• _Task prompt_: Character for character, reproduce every entry below.

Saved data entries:
┄┄┄┄┄┄

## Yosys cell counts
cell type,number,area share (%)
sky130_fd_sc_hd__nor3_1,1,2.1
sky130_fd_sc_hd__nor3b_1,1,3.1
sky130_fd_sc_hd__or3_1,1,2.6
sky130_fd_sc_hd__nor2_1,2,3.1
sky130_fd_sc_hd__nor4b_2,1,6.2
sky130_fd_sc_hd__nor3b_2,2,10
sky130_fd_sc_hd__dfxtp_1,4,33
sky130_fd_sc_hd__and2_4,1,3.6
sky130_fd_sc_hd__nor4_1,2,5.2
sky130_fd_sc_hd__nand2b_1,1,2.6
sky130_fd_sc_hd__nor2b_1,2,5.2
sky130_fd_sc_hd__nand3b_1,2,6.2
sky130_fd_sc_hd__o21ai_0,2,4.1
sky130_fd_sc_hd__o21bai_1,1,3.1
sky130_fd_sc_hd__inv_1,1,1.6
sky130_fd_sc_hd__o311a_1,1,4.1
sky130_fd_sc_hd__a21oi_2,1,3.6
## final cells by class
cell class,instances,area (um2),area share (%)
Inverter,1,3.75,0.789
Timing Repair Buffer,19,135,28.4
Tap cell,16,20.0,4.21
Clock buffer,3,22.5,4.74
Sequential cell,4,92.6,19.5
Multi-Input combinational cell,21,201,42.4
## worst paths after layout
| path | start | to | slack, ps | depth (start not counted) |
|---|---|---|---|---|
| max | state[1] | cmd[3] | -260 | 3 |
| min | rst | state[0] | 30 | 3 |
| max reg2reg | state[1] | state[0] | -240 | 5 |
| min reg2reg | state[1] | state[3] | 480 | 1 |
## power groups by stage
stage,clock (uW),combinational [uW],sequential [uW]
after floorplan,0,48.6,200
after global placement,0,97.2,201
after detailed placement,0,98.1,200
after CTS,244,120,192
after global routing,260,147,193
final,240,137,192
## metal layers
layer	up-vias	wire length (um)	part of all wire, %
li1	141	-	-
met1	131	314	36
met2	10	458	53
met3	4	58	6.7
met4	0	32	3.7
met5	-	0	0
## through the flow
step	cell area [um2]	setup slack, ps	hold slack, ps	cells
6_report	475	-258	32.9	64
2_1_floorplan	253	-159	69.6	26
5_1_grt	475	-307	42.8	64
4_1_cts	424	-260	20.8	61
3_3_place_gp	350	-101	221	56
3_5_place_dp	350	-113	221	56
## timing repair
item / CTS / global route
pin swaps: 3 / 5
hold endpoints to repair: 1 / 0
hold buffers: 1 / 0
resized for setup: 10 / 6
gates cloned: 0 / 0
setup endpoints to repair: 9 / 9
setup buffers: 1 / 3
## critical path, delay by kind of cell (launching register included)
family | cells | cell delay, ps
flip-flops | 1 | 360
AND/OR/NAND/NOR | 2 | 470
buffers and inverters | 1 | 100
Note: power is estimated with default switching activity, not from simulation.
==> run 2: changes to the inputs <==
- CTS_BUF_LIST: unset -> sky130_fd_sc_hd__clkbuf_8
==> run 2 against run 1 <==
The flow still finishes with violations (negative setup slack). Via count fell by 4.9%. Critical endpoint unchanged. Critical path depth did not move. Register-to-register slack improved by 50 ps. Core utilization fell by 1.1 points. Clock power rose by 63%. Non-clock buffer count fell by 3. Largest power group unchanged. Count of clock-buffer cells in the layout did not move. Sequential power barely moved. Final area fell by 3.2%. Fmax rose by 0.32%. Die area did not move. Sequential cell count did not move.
### config.mk
export PLATFORM = sky130hd
export DESIGN_NAME = rfci_queue
export DESIGN_NICKNAME = d
export VERILOG_FILES = /design/src/rtl/core/rfci_pkg.sv /design/src/rtl/core/rfci_queue.sv
export SDC_FILE = /design/constraint.sdc
export NUM_CORES = 1
export LEC_CHECK = 0
export CAP_MARGIN = 5
export CORE_MARGIN = 2
export CORE_UTILIZATION = 28
export DETAILED_ROUTE_END_ITERATION = 8
export DONT_BUFFER_PORTS = 1
export REMOVE_ABC_BUFFERS = 1
export SETUP_SLACK_MARGIN = 0.05
export SLEW_MARGIN = 5
export SYNTH_ARGS = -nofsm -noshare
export SYNTH_HDL_FRONTEND = slang
export SYNTH_SLANG_ARGS = --single-unit
### constraint.sdc
create_clock -name clk -period 12.6 [get_ports clk]
set_clock_uncertainty 0.05 [all_clocks]
set_input_delay 0 -clock clk [delete_from_list [all_inputs] [get_ports clk]]
set_output_delay 0 -clock clk [all_outputs]
set_load 0.05 [all_outputs]
### src/rtl/core/rfci_pkg.sv
// ----------------------------------------------------------------------------
// rfci_pkg
// Shared types, codes and helpers for the ray / finite cylinder test unit.
// ----------------------------------------------------------------------------
package rfci_pkg;

  localparam int SAT_W = 72;
  localparam int QUEUE_DEPTH = 4;

  // result codes
  localparam logic [2:0] OUT_HIT      = 3'd0;
  localparam logic [2:0] OUT_NO_ROOT  = 3'd1;
  localparam logic [2:0] OUT_MISS     = 3'd2;
  localparam logic [2:0] OUT_CUT      = 3'd3;
  localparam logic [2:0] OUT_PARALLEL = 3'd4;

  // configuration register indexes
  localparam logic [2:0] REG_CENTRE_X  = 3'd0;
  localparam logic [2:0] REG_CENTRE_Y  = 3'd1;
  localparam logic [2:0] REG_CENTRE_Z  = 3'd2;
  localparam logic [2:0] REG_AXIS_X    = 3'd3;
  localparam logic [2:0] REG_AXIS_Y    = 3'd4;
  localparam logic [2:0] REG_AXIS_Z    = 3'd5;
  localparam logic [2:0] REG_RADIUS_SQ = 3'd6;

  localparam logic signed [31:0] PARALLEL_EPS = 32'sd4;

  localparam logic signed [SAT_W-1:0] S32_MAX = 72'sd2147483647;
  localparam logic signed [SAT_W-1:0] S32_MIN = -72'sd2147483648;

  typedef struct packed {
    logic signed [31:0] origin_x;
    logic signed [31:0] origin_y;
    logic signed [31:0] origin_z;
    logic signed [31:0] dir_x;
    logic signed [31:0] dir_y;
    logic signed [31:0] dir_z;
    logic [30:0]        current_dist;
    logic [30:0]        range_min;
    logic [30:0]        range_max;
    logic signed [31:0] cut_low;
    logic signed [31:0] cut_high;
  } ray_t;

  typedef struct packed {
    logic               hit;
    logic [30:0]        new_dist;
    logic signed [31:0] axial_pos;
    logic [2:0]         outcome;
  } result_t;

  typedef struct packed {
    logic [2:0][31:0] centre;
    logic [2:0][17:0] axis;
    logic [30:0]      radius_sq;
  } cfg_t;

  // what the back end needs of a ray once it is classified
  typedef struct packed {
    logic [2:0]         code;
    logic [2:0][31:0]   d;
    logic [2:0][32:0]   oc;
    logic [30:0]        cur;
    logic [30:0]        rmin;
    logic [30:0]        rmax;
    logic signed [31:0] cutl;
    logic signed [31:0] cuth;
  } carry_t;

  typedef struct packed {
    carry_t             carry;
    logic [63:0]        disc;
    logic signed [31:0] h;
    logic signed [31:0] a;
  } qitem_t;

  function automatic logic signed [31:0] sat32(input logic signed [SAT_W-1:0] v);
    if (v > S32_MAX) begin
      return 32'sh7fffffff;
    end else if (v < S32_MIN) begin
      return 32'sh80000000;
    end
    return v[31:0];
  endfunction

endpackage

┄┄┄┄┄┄

• _Task result_:
## Yosys cell counts
cell type,number,area share (%)
sky130_fd_sc_hd__nor3_1,1,2.1
sky130_fd_sc_hd__nor3b_1,1,3.1
sky130_fd_sc_hd__or3_1,1,2.6
sky130_fd_sc_hd__nor2_1,2,3.1
sky130_fd_sc_hd__nor4b_2,1,6.2
sky130_fd_sc_hd__nor3b_2,2,10
sky130_fd_sc_hd__dfxtp_1,4,33
sky130_fd_sc_hd__and2_4,1,3.6
sky130_fd_sc_hd__nor4_1,2,5.2
sky130_fd_sc_hd__nand2b_1,1,2.6
sky130_fd_sc_hd__nor2b_1,2,5.2
sky130_fd_sc_hd__nand3b_1,2,6.2
sky130_fd_sc_hd__o21ai_0,2,4.1
sky130_fd_sc_hd__o21bai_1,1,3.1
sky130_fd_sc_hd__inv_1,1,1.6
sky130_fd_sc_hd__o311a_1,1,4.1
sky130_fd_sc_hd__a21oi_2,1,3.6
## final cells by class
cell class,instances,area (um2),area share (%)
Inverter,1,3.75,0.789
Timing Repair Buffer,19,135,28.4
Tap cell,16,20.0,4.21
Clock buffer,3,22.5,4.74
Sequential cell,4,92.6,19.5
Multi-Input combinational cell,21,201,42.4
## worst paths after layout
| path | start | to | slack, ps | depth (start not counted) |
|---|---|---|---|---|
| max | state[1] | cmd[3] | -260 | 3 |
| min | rst | state[0] | 30 | 3 |
| max reg2reg | state[1] | state[0] | -240 | 5 |
| min reg2reg | state[1] | state[3] | 480 | 1 |
## power groups by stage
stage,clock (uW),combinational [uW],sequential [uW]
after floorplan,0,48.6,200
after global placement,0,97.2,201
after detailed placement,0,98.1,200
after CTS,244,120,192
after global routing,260,147,193
final,240,137,192
## metal layers
layer	up-vias	wire length (um)	part of all wire, %
li1	141	-	-
met1	131	314	36
met2	10	458	53
met3	4	58	6.7
met4	0	32	3.7
met5	-	0	0
## through the flow
step	cell area [um2]	setup slack, ps	hold slack, ps	cells
6_report	475	-258	32.9	64
2_1_floorplan	253	-159	69.6	26
5_1_grt	475	-307	42.8	64
4_1_cts	424	-260	20.8	61
3_3_place_gp	350	-101	221	56
3_5_place_dp	350	-113	221	56
## timing repair
item / CTS / global route
pin swaps: 3 / 5
hold endpoints to repair: 1 / 0
hold buffers: 1 / 0
resized for setup: 10 / 6
gates cloned: 0 / 0
setup endpoints to repair: 9 / 9
setup buffers: 1 / 3
## critical path, delay by kind of cell (launching register included)
family | cells | cell delay, ps
flip-flops | 1 | 360
AND/OR/NAND/NOR | 2 | 470
buffers and inverters | 1 | 100
Note: power is estimated with default switching activity, not from simulation.
==> run 2: changes to the inputs <==
- CTS_BUF_LIST: unset -> sky130_fd_sc_hd__clkbuf_8
==> run 2 against run 1 <==
The flow still finishes with violations (negative setup slack). Via count fell by 4.9%. Critical endpoint unchanged. Critical path depth did not move. Register-to-register slack improved by 50 ps. Core utilization fell by 1.1 points. Clock power rose by 63%. Non-clock buffer count fell by 3. Largest power group unchanged. Count of clock-buffer cells in the layout did not move. Sequential power barely moved. Final area fell by 3.2%. Fmax rose by 0.32%. Die area did not move. Sequential cell count did not move.
### config.mk
export PLATFORM = sky130hd
export DESIGN_NAME = rfci_queue
export DESIGN_NICKNAME = d
export VERILOG_FILES = /design/src/rtl/core/rfci_pkg.sv /design/src/rtl/core/rfci_queue.sv
export SDC_FILE = /design/constraint.sdc
export NUM_CORES = 1
export LEC_CHECK = 0
export CAP_MARGIN = 5
export CORE_MARGIN = 2
export CORE_UTILIZATION = 28
export DETAILED_ROUTE_END_ITERATION = 8
export DONT_BUFFER_PORTS = 1
export REMOVE_ABC_BUFFERS = 1
export SETUP_SLACK_MARGIN = 0.05
export SLEW_MARGIN = 5
export SYNTH_ARGS = -nofsm -noshare
export SYNTH_HDL_FRONTEND = slang
export SYNTH_SLANG_ARGS = --single-unit
### constraint.sdc
create_clock -name clk -period 12.6 [get_ports clk]
set_clock_uncertainty 0.05 [all_clocks]
set_input_delay 0 -clock clk [delete_from_list [all_inputs] [get_ports clk]]
set_output_delay 0 -clock clk [all_outputs]
set_load 0.05 [all_outputs]
### src/rtl/core/rfci_pkg.sv
// ----------------------------------------------------------------------------
// rfci_pkg
// Shared types, codes and helpers for the ray / finite cylinder test unit.
// ----------------------------------------------------------------------------
package rfci_pkg;

  localparam int SAT_W = 72;
  localparam int QUEUE_DEPTH = 4;

  // result codes
  localparam logic [2:0] OUT_HIT      = 3'd0;
  localparam logic [2:0] OUT_NO_ROOT  = 3'd1;
  localparam logic [2:0] OUT_MISS     = 3'd2;
  localparam logic [2:0] OUT_CUT      = 3'd3;
  localparam logic [2:0] OUT_PARALLEL = 3'd4;

  // configuration register indexes
  localparam logic [2:0] REG_CENTRE_X  = 3'd0;
  localparam logic [2:0] REG_CENTRE_Y  = 3'd1;
  localparam logic [2:0] REG_CENTRE_Z  = 3'd2;
  localparam logic [2:0] REG_AXIS_X    = 3'd3;
  localparam logic [2:0] REG_AXIS_Y    = 3'd4;
  localparam logic [2:0] REG_AXIS_Z    = 3'd5;
  localparam logic [2:0] REG_RADIUS_SQ = 3'd6;

  localparam logic signed [31:0] PARALLEL_EPS = 32'sd4;

  localparam logic signed [SAT_W-1:0] S32_MAX = 72'sd2147483647;
  localparam logic signed [SAT_W-1:0] S32_MIN = -72'sd2147483648;

  typedef struct packed {
    logic signed [31:0] origin_x;
    logic signed [31:0] origin_y;
    logic signed [31:0] origin_z;
    logic signed [31:0] dir_x;
    logic signed [31:0] dir_y;
    logic signed [31:0] dir_z;
    logic [30:0]        current_dist;
    logic [30:0]        range_min;
    logic [30:0]        range_max;
    logic signed [31:0] cut_low;
    logic signed [31:0] cut_high;
  } ray_t;

  typedef struct packed {
    logic               hit;
    logic [30:0]        new_dist;
    logic signed [31:0] axial_pos;
    logic [2:0]         outcome;
  } result_t;

  typedef struct packed {
    logic [2:0][31:0] centre;
    logic [2:0][17:0] axis;
    logic [30:0]      radius_sq;
  } cfg_t;

  // what the back end needs of a ray once it is classified
  typedef struct packed {
    logic [2:0]         code;
    logic [2:0][31:0]   d;
    logic [2:0][32:0]   oc;
    logic [30:0]        cur;
    logic [30:0]        rmin;
    logic [30:0]        rmax;
    logic signed [31:0] cutl;
    logic signed [31:0] cuth;
  } carry_t;

  typedef struct packed {
    carry_t             carry;
    logic [63:0]        disc;
    logic signed [31:0] h;
    logic signed [31:0] a;
  } qitem_t;

  function automatic logic signed [31:0] sat32(input logic signed [SAT_W-1:0] v);
    if (v > S32_MAX) begin
      return 32'sh7fffffff;
    end else if (v < S32_MIN) begin
      return 32'sh80000000;
    end
    return v[31:0];
  endfunction

endpackage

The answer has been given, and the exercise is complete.